■ Task requirements ■
Within the records that follow, count the lines containing the string "second". Reply only with the count.

Records supplied below:

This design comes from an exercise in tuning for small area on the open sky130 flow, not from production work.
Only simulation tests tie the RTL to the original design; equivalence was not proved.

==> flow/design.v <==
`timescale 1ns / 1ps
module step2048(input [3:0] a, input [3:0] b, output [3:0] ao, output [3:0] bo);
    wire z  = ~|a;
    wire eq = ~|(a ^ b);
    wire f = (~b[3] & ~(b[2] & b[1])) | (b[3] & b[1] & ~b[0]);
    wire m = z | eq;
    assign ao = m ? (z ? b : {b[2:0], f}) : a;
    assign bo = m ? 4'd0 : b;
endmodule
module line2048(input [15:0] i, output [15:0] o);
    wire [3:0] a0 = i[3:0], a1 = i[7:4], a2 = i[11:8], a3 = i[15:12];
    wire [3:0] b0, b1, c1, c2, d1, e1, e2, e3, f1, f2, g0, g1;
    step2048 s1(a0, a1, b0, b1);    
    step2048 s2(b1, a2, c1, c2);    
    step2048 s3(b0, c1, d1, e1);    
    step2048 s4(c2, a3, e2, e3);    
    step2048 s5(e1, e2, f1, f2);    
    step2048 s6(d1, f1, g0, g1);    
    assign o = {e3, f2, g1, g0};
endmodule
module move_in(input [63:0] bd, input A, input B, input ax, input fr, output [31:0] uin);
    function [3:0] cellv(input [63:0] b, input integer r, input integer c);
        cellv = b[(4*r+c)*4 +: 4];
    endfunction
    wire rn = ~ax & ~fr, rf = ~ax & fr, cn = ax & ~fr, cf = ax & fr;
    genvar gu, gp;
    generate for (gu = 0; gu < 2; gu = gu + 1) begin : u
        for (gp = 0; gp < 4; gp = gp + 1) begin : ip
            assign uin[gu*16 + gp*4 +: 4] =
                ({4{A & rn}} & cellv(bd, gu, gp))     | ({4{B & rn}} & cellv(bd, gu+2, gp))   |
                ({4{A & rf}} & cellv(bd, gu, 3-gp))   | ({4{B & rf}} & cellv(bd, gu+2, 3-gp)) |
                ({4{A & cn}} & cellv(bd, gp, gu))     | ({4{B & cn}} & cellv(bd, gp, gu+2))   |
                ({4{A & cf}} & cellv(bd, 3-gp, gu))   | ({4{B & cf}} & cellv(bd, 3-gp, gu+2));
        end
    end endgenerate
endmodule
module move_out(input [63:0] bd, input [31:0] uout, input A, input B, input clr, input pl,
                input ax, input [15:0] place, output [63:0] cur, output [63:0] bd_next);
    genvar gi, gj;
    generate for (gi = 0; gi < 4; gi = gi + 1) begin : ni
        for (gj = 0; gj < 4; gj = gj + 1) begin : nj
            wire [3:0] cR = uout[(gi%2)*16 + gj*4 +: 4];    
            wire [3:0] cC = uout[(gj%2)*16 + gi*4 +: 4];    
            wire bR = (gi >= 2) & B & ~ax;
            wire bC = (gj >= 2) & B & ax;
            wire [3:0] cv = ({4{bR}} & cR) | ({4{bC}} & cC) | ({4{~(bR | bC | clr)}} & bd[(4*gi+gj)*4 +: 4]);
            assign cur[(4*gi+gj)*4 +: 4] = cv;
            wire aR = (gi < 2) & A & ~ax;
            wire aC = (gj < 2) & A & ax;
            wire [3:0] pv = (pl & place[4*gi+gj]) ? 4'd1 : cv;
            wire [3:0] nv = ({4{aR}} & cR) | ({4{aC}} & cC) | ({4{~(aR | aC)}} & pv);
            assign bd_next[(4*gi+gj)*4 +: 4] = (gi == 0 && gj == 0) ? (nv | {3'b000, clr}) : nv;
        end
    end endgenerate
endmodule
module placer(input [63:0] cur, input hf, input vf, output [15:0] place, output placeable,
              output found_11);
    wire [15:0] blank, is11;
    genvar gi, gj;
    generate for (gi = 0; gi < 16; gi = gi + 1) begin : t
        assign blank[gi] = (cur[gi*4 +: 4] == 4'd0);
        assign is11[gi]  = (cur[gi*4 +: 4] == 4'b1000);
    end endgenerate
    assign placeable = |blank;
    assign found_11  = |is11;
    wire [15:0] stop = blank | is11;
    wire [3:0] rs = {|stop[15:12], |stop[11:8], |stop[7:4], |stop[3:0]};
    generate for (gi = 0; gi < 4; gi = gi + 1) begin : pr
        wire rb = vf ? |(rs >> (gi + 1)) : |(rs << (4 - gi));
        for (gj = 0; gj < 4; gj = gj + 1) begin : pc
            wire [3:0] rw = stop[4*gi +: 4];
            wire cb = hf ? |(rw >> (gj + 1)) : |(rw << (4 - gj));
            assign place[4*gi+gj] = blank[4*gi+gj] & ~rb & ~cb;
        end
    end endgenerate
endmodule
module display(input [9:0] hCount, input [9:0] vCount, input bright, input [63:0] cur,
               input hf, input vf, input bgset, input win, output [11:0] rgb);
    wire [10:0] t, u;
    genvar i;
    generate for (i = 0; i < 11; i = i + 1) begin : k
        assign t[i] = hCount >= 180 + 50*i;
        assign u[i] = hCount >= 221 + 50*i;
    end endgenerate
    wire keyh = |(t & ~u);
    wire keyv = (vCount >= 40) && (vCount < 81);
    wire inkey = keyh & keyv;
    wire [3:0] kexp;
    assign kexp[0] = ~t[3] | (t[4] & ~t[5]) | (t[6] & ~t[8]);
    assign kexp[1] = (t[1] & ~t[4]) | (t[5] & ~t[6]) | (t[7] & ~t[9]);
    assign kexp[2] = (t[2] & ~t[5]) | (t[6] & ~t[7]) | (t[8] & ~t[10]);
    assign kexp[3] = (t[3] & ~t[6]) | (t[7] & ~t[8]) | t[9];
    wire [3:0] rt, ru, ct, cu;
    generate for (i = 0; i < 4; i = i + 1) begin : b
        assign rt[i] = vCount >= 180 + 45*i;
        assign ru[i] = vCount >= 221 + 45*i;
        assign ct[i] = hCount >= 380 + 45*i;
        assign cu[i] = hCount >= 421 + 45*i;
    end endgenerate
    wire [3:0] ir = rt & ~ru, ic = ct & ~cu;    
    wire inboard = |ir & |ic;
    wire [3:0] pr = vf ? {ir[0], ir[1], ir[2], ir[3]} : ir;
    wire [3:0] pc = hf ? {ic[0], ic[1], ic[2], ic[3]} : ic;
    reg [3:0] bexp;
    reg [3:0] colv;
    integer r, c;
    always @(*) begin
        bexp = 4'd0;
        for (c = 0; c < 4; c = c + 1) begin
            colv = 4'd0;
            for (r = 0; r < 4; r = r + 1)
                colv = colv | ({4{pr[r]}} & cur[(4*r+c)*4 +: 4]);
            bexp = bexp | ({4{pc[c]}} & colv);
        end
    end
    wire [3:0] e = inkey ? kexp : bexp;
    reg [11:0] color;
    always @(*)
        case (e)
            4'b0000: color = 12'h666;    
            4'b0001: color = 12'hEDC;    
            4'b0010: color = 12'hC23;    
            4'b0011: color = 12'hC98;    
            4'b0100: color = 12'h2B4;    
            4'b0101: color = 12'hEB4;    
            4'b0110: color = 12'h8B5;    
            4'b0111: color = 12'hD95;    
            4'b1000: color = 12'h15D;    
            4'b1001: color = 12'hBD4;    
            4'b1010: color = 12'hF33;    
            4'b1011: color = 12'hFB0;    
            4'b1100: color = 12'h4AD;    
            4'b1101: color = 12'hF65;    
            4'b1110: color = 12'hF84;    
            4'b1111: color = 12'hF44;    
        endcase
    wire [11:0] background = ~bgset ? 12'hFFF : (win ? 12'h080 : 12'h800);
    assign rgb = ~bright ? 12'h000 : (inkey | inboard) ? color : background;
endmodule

End of Records supplied.
Records supplied below:

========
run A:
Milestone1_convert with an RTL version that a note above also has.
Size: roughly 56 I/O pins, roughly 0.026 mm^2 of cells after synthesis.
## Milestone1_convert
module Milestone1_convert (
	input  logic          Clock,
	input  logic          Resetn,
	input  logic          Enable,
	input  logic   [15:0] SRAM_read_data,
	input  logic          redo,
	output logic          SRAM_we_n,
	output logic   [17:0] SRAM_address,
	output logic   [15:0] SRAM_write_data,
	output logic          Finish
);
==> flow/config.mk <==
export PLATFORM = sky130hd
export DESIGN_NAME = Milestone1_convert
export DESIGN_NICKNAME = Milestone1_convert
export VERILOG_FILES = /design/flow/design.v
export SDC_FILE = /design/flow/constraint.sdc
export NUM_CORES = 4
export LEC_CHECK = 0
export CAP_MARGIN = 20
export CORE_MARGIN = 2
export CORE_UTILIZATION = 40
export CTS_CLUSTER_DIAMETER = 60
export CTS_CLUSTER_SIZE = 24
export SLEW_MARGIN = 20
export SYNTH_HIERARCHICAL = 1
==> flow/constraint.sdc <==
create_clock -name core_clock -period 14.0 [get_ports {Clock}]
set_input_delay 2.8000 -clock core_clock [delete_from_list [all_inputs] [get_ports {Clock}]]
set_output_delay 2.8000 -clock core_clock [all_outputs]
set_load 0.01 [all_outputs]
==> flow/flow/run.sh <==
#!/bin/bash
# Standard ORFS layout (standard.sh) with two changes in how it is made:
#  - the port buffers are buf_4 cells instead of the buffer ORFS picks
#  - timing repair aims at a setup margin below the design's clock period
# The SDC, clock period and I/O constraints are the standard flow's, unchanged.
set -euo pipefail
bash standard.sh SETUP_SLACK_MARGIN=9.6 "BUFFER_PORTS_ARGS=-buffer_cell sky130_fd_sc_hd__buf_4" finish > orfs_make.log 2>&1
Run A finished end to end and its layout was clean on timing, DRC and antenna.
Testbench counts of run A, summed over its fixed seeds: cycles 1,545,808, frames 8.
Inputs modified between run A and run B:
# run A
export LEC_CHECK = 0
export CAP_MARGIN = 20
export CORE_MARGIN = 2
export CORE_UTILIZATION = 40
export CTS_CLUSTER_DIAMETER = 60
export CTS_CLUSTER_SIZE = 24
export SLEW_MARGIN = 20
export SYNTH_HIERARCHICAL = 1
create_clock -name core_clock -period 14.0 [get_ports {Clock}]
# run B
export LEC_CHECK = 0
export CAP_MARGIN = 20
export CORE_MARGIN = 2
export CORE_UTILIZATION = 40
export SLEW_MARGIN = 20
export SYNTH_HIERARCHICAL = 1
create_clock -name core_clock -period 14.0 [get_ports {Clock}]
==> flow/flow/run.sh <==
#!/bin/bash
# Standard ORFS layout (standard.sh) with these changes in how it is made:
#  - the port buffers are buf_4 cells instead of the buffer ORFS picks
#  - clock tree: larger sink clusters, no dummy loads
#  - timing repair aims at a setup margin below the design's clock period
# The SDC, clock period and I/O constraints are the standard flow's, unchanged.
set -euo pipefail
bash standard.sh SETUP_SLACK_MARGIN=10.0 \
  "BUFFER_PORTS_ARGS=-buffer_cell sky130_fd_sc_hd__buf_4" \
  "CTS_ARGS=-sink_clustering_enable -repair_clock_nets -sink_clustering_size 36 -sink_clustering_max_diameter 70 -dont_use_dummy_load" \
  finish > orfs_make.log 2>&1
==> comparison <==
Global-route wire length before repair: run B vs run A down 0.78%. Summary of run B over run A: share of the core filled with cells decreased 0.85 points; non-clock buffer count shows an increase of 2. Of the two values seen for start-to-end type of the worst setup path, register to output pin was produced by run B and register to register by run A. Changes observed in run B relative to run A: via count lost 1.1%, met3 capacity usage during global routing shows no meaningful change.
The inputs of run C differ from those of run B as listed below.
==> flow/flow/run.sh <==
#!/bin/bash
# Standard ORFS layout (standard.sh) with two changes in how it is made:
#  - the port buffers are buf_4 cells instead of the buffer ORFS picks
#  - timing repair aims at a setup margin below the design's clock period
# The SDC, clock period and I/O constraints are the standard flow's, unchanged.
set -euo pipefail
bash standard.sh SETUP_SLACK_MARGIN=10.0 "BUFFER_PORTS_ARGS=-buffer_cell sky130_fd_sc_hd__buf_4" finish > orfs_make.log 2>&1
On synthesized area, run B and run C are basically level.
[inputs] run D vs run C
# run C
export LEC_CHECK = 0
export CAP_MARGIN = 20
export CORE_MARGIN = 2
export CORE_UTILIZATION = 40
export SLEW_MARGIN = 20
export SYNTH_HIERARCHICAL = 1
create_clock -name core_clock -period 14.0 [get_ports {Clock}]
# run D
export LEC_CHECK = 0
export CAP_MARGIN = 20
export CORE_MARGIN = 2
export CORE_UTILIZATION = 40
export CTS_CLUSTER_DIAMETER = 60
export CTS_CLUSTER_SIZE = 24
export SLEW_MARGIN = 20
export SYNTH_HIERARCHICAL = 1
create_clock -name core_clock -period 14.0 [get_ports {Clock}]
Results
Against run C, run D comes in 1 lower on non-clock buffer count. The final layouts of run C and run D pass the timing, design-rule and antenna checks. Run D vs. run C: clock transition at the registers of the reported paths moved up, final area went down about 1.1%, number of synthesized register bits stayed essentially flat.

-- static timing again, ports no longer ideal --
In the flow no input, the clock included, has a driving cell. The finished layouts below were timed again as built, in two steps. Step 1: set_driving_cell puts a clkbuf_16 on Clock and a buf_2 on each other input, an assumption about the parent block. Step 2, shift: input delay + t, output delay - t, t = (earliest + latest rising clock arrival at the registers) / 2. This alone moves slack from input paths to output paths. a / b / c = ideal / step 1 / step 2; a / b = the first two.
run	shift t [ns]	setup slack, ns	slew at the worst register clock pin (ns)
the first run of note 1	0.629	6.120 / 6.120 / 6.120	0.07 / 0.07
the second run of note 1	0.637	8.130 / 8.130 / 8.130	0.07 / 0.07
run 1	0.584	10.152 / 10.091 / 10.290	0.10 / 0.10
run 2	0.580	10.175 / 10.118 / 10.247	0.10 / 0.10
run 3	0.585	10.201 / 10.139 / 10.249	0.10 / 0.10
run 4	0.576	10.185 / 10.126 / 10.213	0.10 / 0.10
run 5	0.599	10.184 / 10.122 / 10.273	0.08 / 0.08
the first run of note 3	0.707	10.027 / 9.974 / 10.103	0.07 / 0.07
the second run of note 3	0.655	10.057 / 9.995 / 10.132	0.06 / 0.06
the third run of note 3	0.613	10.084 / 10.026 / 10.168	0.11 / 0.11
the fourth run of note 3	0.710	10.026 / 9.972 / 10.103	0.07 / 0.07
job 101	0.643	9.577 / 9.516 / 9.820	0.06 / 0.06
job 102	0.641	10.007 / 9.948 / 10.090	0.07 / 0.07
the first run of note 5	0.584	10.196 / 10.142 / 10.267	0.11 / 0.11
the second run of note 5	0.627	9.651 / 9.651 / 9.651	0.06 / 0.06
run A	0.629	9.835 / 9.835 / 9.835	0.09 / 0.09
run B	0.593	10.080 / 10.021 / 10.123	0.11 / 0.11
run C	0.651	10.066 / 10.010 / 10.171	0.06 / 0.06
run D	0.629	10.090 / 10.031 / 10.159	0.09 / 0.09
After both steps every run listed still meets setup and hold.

End of Records supplied.
Records supplied below:

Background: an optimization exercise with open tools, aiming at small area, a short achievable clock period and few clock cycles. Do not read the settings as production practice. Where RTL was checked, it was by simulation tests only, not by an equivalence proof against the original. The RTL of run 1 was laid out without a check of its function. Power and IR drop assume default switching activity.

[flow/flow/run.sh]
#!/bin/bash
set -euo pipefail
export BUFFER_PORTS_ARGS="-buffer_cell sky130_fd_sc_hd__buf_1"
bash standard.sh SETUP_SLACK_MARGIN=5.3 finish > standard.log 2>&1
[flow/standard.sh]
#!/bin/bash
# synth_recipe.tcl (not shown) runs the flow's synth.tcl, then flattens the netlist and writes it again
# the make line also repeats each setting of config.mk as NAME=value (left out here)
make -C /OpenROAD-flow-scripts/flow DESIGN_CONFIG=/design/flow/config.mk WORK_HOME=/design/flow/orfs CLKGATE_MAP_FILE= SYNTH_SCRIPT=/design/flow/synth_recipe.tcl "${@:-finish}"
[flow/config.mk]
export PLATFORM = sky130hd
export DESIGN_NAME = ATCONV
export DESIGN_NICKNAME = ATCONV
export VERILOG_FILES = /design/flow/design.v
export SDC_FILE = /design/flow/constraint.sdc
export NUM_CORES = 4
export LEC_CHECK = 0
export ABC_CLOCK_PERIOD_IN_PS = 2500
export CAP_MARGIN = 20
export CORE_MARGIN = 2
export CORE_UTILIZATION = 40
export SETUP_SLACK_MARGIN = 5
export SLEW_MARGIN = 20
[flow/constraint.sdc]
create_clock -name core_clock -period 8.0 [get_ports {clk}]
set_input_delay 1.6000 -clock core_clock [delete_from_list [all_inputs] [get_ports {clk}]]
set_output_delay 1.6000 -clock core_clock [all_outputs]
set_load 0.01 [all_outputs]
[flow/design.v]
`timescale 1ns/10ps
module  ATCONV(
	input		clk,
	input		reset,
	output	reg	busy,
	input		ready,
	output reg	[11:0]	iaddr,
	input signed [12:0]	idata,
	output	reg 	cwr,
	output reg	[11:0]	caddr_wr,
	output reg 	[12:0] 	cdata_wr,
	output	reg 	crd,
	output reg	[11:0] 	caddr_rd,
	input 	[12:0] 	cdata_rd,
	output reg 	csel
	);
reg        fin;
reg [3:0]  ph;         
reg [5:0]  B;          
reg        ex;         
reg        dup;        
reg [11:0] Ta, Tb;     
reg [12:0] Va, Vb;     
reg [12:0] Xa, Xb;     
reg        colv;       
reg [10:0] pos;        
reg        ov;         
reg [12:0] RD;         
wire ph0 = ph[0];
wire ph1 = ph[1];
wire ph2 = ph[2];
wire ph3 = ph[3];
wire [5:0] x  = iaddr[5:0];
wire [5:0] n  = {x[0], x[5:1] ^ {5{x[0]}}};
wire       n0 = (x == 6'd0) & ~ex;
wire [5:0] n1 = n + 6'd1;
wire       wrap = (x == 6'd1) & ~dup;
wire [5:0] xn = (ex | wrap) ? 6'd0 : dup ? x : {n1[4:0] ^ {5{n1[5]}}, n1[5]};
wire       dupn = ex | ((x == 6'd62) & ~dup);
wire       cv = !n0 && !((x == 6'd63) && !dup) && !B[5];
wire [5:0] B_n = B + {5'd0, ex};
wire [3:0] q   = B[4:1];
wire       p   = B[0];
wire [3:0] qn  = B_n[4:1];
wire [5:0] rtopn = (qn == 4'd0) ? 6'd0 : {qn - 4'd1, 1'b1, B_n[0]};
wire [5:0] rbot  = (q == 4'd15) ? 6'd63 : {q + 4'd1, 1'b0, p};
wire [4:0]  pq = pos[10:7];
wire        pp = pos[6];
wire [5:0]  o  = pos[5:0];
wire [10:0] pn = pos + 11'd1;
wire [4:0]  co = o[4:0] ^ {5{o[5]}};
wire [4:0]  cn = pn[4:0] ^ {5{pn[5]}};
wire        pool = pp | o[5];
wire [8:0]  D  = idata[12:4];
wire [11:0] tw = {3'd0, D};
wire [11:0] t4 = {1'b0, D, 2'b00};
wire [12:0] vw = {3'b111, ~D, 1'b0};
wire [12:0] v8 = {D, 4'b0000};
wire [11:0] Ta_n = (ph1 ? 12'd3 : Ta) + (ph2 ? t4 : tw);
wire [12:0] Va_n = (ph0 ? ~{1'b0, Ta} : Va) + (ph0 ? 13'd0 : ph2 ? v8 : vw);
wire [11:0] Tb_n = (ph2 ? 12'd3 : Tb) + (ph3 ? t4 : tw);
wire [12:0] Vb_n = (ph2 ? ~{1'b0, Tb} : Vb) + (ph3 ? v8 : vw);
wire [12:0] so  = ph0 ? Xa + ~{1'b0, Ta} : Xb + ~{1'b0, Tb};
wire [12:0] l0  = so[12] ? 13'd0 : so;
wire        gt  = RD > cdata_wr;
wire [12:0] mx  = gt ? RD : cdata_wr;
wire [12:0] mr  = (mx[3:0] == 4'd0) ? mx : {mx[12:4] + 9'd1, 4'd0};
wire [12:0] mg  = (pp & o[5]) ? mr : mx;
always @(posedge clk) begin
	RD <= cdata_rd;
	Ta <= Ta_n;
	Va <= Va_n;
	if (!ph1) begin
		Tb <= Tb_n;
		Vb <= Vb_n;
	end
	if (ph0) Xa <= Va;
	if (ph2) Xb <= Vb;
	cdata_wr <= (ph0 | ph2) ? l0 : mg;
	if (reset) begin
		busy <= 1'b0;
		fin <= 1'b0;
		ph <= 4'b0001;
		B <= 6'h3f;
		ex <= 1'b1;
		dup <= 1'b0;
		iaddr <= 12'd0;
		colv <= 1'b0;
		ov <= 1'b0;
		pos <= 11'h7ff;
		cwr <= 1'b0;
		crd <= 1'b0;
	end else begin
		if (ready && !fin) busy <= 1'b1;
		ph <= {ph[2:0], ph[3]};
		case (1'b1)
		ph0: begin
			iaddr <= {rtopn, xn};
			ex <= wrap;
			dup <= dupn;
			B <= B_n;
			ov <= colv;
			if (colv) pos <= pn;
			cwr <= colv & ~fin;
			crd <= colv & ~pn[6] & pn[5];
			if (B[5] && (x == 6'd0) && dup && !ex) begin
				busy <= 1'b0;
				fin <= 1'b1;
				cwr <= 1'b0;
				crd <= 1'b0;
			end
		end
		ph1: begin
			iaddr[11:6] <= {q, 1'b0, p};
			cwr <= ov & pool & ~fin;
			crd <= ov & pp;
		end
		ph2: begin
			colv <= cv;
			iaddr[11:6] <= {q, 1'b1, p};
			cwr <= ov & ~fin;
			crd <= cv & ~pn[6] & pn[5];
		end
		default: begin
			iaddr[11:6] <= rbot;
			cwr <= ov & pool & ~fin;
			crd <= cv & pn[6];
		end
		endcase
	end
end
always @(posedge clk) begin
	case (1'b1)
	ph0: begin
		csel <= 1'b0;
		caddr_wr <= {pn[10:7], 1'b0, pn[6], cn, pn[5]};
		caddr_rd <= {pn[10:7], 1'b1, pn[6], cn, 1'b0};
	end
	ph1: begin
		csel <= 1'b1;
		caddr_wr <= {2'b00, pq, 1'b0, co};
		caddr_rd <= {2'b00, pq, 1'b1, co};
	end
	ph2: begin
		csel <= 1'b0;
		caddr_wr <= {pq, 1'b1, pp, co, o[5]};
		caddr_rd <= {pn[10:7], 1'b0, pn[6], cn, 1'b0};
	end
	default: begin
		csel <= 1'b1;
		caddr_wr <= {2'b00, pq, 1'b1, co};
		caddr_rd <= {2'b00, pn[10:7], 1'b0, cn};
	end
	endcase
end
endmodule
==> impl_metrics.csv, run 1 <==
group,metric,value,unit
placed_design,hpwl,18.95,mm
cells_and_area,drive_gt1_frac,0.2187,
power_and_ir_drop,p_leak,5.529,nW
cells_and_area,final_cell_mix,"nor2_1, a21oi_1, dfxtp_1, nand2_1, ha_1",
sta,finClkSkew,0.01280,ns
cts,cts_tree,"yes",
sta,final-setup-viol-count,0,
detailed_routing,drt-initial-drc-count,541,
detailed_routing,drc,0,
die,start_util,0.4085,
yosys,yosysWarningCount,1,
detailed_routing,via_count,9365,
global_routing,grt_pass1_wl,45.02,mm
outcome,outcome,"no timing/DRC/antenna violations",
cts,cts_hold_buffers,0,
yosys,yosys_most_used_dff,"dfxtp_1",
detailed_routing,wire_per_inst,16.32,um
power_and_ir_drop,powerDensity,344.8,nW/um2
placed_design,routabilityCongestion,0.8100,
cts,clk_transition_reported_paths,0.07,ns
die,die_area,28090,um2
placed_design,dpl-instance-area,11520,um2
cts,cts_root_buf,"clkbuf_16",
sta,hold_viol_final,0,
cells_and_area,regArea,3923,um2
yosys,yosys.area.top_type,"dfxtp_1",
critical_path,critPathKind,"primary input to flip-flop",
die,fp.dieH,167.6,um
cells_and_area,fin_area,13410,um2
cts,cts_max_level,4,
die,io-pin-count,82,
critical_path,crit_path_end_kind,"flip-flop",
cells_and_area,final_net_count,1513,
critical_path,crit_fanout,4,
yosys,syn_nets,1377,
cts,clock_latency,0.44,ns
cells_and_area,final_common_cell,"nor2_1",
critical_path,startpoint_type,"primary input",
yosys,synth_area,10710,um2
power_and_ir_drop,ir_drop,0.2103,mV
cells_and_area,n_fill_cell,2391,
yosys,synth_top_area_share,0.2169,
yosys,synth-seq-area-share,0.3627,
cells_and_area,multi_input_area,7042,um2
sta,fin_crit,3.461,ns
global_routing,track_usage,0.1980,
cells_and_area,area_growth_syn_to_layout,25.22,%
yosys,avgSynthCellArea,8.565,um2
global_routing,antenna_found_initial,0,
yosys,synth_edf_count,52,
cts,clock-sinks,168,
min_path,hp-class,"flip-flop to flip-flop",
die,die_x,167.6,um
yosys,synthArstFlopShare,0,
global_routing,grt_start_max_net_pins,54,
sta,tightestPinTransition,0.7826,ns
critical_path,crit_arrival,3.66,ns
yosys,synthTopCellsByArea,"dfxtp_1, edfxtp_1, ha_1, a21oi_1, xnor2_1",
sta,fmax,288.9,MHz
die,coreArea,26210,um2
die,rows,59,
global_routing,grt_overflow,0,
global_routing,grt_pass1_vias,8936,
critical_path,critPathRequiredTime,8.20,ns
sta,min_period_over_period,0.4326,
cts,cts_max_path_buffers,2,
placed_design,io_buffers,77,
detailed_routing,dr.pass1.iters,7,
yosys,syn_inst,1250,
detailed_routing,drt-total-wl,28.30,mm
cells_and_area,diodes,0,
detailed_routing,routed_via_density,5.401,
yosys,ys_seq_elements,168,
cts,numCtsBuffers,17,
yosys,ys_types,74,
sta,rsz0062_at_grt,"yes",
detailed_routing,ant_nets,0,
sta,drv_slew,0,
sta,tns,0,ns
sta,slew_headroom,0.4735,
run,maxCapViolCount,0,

End of Records supplied.

■ Answer to this problem ■
3